#### About this task
Transcribe only the lines between the first line of the records and the line containing "export SLEW_MARGIN = 5", inclusive, exactly as written.

[Records from a collection]
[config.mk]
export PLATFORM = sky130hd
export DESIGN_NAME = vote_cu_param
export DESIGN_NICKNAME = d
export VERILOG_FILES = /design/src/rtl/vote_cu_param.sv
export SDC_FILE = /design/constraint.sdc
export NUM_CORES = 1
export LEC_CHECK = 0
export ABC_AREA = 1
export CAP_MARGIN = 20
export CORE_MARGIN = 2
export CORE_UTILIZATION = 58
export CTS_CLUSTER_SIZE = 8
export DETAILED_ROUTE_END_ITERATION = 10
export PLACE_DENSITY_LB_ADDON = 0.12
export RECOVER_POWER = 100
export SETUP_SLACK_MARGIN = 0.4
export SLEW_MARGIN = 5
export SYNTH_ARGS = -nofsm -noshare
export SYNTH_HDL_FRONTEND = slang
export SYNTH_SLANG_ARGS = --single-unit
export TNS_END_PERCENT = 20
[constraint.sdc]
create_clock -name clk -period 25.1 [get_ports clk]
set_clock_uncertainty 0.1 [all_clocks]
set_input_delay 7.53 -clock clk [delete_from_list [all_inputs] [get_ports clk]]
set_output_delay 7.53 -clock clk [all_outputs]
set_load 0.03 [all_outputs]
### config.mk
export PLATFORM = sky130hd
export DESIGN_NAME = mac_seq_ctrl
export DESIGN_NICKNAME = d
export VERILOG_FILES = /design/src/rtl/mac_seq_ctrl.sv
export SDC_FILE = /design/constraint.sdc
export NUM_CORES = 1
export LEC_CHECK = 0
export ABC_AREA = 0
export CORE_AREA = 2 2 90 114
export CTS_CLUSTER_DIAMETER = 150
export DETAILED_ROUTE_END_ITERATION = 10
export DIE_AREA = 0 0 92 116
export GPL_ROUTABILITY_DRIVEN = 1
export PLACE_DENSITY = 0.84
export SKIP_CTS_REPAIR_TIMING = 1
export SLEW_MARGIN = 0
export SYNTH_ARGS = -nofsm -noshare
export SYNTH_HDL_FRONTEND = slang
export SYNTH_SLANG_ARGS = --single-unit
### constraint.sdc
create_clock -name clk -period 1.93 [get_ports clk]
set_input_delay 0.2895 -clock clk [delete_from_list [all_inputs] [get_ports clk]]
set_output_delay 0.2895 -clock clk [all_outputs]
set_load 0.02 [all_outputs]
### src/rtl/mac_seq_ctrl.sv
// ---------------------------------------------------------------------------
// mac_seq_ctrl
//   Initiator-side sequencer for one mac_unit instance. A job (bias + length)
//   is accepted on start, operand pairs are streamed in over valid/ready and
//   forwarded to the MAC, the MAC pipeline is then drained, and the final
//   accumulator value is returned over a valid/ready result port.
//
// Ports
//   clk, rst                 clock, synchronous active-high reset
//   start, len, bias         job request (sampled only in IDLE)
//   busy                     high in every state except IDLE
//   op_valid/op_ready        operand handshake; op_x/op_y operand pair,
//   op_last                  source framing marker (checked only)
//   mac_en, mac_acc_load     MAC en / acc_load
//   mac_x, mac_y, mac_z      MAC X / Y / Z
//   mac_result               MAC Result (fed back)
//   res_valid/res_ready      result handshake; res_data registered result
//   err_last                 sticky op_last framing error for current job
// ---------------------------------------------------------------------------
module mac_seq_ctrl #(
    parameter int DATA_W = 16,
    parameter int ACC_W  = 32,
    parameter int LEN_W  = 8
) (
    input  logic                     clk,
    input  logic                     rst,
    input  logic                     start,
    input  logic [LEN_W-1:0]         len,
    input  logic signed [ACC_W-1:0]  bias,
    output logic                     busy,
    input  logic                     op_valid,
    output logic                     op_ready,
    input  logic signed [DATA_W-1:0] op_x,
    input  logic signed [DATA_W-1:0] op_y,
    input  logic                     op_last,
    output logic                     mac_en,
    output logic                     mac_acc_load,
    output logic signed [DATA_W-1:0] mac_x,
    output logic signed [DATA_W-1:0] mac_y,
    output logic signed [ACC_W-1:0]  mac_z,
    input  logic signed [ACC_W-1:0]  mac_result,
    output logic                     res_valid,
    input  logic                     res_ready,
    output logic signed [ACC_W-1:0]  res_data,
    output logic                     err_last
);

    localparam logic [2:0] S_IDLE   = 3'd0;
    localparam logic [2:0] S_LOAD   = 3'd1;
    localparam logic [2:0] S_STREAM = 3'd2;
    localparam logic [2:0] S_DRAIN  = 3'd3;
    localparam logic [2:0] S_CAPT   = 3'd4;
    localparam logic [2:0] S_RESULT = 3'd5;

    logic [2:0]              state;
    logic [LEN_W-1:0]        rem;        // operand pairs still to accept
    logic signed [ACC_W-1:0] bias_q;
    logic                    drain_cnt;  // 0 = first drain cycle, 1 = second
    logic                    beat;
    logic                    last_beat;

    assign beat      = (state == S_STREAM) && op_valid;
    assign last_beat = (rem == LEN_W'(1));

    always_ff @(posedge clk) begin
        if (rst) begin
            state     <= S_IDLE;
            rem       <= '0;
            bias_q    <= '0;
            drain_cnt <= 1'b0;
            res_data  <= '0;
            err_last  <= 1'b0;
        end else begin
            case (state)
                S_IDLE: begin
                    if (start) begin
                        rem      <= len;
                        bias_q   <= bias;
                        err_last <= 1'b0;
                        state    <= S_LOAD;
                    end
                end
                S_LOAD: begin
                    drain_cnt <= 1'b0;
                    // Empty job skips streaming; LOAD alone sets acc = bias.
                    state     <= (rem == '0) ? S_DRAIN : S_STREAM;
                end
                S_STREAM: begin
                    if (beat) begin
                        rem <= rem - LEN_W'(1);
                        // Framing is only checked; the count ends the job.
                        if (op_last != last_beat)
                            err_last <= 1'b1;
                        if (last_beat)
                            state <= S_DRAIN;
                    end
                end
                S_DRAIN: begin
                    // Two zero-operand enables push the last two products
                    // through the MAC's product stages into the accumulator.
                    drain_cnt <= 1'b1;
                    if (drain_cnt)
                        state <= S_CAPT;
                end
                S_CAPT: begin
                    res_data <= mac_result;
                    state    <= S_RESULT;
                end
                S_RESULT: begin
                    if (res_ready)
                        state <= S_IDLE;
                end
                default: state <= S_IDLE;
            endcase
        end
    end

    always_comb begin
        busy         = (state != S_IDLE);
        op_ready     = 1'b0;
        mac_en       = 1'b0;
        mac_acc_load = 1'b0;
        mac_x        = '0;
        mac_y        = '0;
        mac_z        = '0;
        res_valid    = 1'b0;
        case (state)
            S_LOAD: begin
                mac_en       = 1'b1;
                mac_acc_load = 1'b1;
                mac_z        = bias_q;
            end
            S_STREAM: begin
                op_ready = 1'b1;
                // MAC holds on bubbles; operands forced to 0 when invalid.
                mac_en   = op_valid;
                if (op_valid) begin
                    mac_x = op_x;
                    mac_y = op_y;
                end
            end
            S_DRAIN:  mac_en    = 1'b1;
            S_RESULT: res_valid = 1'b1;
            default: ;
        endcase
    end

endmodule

#### Answer to this problem
[config.mk]
export PLATFORM = sky130hd
export DESIGN_NAME = vote_cu_param
export DESIGN_NICKNAME = d
export VERILOG_FILES = /design/src/rtl/vote_cu_param.sv
export SDC_FILE = /design/constraint.sdc
export NUM_CORES = 1
export LEC_CHECK = 0
export ABC_AREA = 1
export CAP_MARGIN = 20
export CORE_MARGIN = 2
export CORE_UTILIZATION = 58
export CTS_CLUSTER_SIZE = 8
export DETAILED_ROUTE_END_ITERATION = 10
export PLACE_DENSITY_LB_ADDON = 0.12
export RECOVER_POWER = 100
export SETUP_SLACK_MARGIN = 0.4
export SLEW_MARGIN = 5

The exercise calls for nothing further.